▸ EXERCISE DESCRIPTION:
Copy exactly, please, each line of the data below until the line that contains "set -euo pipefail" has been copied, beginning at the top.

▸ EXCERPTED RECORDS:

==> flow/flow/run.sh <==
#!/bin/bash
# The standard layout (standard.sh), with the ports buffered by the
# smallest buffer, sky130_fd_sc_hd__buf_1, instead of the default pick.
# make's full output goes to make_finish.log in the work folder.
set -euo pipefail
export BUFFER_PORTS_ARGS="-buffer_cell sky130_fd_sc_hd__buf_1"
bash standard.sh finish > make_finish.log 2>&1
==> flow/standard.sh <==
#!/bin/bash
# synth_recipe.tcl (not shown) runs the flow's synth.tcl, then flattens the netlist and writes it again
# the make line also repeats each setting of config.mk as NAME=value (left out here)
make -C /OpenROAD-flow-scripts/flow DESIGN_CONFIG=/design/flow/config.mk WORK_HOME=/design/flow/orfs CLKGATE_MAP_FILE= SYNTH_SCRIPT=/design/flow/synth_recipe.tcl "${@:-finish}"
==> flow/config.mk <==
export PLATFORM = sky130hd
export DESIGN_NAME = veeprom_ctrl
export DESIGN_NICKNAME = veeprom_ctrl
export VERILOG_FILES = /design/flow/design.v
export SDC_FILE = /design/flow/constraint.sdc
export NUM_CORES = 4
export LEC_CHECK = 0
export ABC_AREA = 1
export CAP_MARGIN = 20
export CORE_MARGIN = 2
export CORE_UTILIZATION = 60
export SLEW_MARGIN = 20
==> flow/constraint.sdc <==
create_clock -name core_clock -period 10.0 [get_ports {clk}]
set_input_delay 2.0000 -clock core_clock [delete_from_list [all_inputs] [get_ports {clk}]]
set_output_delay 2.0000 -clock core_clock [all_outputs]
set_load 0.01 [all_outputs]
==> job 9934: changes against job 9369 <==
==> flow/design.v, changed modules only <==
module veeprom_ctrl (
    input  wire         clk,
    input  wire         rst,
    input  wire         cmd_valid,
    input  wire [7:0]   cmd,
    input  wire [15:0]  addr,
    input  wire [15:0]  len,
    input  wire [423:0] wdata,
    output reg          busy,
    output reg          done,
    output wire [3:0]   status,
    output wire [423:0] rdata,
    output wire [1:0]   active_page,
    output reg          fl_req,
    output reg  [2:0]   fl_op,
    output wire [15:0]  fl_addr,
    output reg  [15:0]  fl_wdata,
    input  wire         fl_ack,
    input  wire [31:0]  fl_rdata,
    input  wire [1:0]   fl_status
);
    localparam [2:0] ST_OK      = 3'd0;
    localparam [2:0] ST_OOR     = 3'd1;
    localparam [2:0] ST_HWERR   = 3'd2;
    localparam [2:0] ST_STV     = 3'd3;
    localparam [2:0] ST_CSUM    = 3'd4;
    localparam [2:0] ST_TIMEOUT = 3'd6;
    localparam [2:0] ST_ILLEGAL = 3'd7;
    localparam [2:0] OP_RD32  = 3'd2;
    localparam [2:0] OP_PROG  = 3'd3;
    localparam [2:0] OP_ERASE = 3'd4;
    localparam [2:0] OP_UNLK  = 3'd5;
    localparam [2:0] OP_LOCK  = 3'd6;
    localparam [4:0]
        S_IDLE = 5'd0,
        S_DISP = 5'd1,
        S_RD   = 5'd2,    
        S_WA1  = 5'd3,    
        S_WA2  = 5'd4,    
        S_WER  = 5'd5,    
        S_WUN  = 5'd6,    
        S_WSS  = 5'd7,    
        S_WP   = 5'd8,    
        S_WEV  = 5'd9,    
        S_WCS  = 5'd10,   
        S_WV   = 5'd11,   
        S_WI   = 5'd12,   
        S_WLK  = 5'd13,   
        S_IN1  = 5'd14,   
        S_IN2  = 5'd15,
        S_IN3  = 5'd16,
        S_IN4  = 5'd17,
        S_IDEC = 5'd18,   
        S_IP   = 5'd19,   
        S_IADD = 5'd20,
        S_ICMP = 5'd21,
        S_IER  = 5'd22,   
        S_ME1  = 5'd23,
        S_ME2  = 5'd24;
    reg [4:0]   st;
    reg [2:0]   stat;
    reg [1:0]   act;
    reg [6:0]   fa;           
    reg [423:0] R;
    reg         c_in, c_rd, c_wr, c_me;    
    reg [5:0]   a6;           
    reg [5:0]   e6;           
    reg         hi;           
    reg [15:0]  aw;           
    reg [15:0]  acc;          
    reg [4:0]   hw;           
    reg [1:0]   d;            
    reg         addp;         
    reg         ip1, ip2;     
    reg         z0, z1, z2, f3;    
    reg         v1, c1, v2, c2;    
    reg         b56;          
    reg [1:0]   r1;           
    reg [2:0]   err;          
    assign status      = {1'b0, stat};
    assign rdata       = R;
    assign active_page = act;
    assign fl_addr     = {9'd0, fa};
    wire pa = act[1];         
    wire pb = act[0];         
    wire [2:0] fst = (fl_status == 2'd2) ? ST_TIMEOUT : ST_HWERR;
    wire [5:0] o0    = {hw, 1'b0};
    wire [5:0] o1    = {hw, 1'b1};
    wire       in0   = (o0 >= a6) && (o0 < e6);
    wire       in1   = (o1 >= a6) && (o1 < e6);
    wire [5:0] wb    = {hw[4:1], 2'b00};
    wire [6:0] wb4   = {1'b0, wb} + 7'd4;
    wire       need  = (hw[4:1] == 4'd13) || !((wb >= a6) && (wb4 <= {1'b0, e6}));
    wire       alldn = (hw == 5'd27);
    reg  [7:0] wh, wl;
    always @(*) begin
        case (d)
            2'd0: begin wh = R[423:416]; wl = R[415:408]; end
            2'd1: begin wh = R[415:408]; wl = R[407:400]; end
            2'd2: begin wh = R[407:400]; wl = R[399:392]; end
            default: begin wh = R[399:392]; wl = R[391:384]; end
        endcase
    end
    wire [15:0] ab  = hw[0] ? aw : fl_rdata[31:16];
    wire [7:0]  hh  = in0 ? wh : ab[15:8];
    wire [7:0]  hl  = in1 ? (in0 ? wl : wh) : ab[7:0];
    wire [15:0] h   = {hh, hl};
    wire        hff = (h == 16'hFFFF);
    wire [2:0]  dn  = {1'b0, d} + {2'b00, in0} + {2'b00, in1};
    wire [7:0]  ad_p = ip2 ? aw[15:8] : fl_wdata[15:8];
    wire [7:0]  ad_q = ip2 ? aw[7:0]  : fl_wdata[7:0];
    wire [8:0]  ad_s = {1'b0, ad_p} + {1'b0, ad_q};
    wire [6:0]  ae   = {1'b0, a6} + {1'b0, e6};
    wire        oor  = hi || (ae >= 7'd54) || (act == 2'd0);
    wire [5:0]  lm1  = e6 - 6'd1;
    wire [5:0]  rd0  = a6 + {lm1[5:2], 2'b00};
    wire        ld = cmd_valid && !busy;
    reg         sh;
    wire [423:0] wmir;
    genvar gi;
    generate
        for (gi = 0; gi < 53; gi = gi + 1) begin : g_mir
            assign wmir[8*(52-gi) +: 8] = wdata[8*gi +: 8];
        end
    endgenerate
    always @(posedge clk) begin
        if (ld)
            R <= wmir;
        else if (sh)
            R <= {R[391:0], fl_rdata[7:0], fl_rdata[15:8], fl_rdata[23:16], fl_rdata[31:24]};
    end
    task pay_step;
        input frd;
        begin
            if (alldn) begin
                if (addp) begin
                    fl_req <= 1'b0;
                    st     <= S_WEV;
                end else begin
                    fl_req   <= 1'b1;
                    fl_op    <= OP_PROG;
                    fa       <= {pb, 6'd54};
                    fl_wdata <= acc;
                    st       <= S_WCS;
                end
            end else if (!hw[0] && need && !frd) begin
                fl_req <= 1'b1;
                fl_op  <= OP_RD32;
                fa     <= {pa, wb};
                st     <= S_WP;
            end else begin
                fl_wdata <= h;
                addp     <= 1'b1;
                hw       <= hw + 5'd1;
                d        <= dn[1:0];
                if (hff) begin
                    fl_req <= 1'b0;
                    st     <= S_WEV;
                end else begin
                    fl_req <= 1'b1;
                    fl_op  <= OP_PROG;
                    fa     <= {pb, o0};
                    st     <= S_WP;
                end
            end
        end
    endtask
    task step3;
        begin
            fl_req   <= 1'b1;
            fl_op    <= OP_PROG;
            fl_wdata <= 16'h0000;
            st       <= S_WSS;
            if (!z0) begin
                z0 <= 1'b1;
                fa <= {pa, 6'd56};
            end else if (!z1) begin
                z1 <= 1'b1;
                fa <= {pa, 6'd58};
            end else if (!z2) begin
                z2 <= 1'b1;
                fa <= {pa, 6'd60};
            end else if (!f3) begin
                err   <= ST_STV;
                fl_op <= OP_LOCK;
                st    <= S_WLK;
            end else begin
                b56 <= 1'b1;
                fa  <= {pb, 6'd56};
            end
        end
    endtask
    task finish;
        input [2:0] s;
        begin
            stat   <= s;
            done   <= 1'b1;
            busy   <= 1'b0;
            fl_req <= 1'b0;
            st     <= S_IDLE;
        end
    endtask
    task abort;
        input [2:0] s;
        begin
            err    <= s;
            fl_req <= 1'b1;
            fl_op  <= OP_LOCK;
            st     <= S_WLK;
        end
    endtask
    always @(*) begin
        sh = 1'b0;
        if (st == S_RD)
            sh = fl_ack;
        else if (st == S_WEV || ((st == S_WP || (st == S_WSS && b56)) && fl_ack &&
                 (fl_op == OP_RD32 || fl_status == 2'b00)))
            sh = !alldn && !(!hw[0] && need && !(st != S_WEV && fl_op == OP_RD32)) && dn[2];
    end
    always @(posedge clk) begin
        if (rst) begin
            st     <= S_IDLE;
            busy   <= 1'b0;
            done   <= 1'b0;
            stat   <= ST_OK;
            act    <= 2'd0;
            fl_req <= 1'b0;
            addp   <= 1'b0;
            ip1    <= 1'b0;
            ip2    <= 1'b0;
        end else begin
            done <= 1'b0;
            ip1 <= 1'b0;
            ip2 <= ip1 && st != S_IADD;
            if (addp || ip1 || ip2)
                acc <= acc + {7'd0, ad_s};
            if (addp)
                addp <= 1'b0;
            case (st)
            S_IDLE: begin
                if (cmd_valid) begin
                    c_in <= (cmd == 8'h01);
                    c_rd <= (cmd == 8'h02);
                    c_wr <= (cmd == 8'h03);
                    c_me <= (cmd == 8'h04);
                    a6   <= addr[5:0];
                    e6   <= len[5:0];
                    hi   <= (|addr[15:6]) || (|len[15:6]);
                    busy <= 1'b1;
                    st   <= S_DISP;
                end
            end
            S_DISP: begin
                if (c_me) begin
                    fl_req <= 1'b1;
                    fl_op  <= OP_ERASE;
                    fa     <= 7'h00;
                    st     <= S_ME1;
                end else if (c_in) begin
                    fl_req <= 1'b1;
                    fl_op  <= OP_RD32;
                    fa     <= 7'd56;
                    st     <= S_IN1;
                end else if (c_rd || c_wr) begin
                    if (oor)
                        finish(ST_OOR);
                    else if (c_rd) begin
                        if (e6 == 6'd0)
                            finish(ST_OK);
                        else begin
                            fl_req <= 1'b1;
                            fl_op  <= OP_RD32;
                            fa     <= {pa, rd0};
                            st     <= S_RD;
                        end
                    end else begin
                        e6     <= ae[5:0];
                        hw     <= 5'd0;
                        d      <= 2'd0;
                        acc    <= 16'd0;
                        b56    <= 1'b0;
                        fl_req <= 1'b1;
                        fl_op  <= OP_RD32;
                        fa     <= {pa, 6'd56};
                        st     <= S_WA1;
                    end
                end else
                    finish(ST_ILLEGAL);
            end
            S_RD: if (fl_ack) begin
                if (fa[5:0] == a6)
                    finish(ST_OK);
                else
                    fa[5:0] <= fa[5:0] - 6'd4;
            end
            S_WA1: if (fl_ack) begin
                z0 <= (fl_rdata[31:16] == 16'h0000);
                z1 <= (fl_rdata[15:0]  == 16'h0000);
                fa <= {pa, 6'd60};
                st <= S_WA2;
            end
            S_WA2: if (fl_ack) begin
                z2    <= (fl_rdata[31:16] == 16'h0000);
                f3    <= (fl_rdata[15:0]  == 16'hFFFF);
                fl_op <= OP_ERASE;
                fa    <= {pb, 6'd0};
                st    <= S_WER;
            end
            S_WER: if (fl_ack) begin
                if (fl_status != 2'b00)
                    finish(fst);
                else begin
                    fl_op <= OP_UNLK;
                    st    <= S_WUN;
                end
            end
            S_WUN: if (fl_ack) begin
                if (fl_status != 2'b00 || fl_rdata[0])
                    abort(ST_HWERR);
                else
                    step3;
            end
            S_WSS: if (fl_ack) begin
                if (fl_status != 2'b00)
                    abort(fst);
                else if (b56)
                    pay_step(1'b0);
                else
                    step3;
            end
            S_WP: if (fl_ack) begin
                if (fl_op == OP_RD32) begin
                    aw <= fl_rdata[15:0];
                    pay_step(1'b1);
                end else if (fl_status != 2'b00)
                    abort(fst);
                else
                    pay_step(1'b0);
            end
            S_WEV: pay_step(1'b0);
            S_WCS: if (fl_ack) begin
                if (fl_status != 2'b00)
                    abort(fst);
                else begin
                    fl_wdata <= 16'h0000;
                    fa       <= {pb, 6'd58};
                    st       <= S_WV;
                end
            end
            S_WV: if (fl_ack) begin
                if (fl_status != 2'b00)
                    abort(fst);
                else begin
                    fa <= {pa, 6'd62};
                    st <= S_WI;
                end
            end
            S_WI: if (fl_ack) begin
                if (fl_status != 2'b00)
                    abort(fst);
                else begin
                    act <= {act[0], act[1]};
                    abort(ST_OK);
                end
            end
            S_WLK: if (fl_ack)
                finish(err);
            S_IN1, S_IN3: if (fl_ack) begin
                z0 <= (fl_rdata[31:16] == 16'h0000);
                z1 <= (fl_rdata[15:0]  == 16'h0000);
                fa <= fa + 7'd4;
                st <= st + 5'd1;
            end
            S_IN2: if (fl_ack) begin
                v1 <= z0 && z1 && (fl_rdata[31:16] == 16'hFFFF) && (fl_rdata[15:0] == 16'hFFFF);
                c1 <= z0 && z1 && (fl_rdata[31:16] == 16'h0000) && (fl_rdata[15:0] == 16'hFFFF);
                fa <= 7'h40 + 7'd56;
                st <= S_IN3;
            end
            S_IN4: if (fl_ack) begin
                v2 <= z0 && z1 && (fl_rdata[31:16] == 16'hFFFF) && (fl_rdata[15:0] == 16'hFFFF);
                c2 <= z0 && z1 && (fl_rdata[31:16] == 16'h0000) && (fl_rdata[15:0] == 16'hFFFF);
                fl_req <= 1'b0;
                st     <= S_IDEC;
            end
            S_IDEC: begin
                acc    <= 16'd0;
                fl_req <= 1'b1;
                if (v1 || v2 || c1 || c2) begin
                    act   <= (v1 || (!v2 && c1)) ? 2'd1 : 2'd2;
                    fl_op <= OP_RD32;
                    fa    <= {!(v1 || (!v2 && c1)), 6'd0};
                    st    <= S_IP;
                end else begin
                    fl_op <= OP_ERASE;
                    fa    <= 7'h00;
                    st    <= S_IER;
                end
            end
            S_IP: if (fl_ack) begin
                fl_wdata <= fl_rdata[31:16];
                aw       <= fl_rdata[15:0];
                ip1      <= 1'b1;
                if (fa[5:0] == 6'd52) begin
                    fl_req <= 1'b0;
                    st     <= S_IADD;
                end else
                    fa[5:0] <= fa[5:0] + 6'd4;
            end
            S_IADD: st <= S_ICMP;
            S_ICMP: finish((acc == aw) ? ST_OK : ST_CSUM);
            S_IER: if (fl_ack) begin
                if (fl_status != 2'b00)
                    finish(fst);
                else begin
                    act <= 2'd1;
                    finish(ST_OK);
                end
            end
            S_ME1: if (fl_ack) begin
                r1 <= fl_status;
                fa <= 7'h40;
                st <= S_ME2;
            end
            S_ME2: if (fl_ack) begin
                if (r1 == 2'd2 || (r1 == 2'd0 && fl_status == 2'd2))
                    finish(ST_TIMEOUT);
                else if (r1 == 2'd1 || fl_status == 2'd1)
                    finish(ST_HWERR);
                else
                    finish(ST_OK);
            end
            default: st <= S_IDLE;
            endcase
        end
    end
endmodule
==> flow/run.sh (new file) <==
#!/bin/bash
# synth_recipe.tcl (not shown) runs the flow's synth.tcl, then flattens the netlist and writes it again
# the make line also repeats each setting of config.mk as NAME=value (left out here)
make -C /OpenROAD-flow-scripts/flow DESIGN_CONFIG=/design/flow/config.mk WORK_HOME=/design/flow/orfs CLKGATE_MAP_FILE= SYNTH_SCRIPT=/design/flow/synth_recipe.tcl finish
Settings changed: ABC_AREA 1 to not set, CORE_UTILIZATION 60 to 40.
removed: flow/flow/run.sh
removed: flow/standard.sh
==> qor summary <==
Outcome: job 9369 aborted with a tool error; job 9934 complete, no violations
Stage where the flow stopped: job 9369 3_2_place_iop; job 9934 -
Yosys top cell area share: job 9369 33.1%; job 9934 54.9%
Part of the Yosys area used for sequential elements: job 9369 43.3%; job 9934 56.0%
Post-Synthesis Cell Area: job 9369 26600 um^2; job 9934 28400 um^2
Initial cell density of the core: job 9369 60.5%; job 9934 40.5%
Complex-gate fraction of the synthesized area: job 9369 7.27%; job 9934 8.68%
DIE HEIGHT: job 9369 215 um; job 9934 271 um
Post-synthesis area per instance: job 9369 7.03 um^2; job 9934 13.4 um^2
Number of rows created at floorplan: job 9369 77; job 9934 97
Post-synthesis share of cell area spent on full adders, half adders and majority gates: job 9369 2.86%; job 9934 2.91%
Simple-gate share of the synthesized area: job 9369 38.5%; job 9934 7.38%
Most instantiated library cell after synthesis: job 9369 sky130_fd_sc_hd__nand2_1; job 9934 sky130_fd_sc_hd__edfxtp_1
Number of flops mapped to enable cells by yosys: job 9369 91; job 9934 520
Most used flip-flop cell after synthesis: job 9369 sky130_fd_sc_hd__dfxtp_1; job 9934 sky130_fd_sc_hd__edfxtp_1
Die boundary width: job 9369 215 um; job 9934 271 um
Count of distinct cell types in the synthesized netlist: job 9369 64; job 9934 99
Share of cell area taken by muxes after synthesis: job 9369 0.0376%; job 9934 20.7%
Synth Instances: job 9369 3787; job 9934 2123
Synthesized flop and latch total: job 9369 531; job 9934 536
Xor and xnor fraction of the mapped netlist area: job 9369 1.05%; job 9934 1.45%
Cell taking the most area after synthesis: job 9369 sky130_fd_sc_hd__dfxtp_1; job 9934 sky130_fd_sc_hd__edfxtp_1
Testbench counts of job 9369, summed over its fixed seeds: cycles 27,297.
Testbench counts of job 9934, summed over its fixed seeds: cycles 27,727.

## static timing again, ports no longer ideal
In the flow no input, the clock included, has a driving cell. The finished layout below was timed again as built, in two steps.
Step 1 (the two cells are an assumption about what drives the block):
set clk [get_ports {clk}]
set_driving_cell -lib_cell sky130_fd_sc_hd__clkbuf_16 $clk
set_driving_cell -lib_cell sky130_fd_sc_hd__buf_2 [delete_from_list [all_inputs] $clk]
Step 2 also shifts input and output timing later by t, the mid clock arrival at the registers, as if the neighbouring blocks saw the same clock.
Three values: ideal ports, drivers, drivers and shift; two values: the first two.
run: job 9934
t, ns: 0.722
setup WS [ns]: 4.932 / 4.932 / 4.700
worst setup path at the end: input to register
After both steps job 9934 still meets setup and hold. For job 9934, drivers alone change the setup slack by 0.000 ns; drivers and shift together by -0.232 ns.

▸ OUTPUT OF THE TASK:
==> flow/flow/run.sh <==
#!/bin/bash
# The standard layout (standard.sh), with the ports buffered by the
# smallest buffer, sky130_fd_sc_hd__buf_1, instead of the default pick.
# make's full output goes to make_finish.log in the work folder.
set -euo pipefail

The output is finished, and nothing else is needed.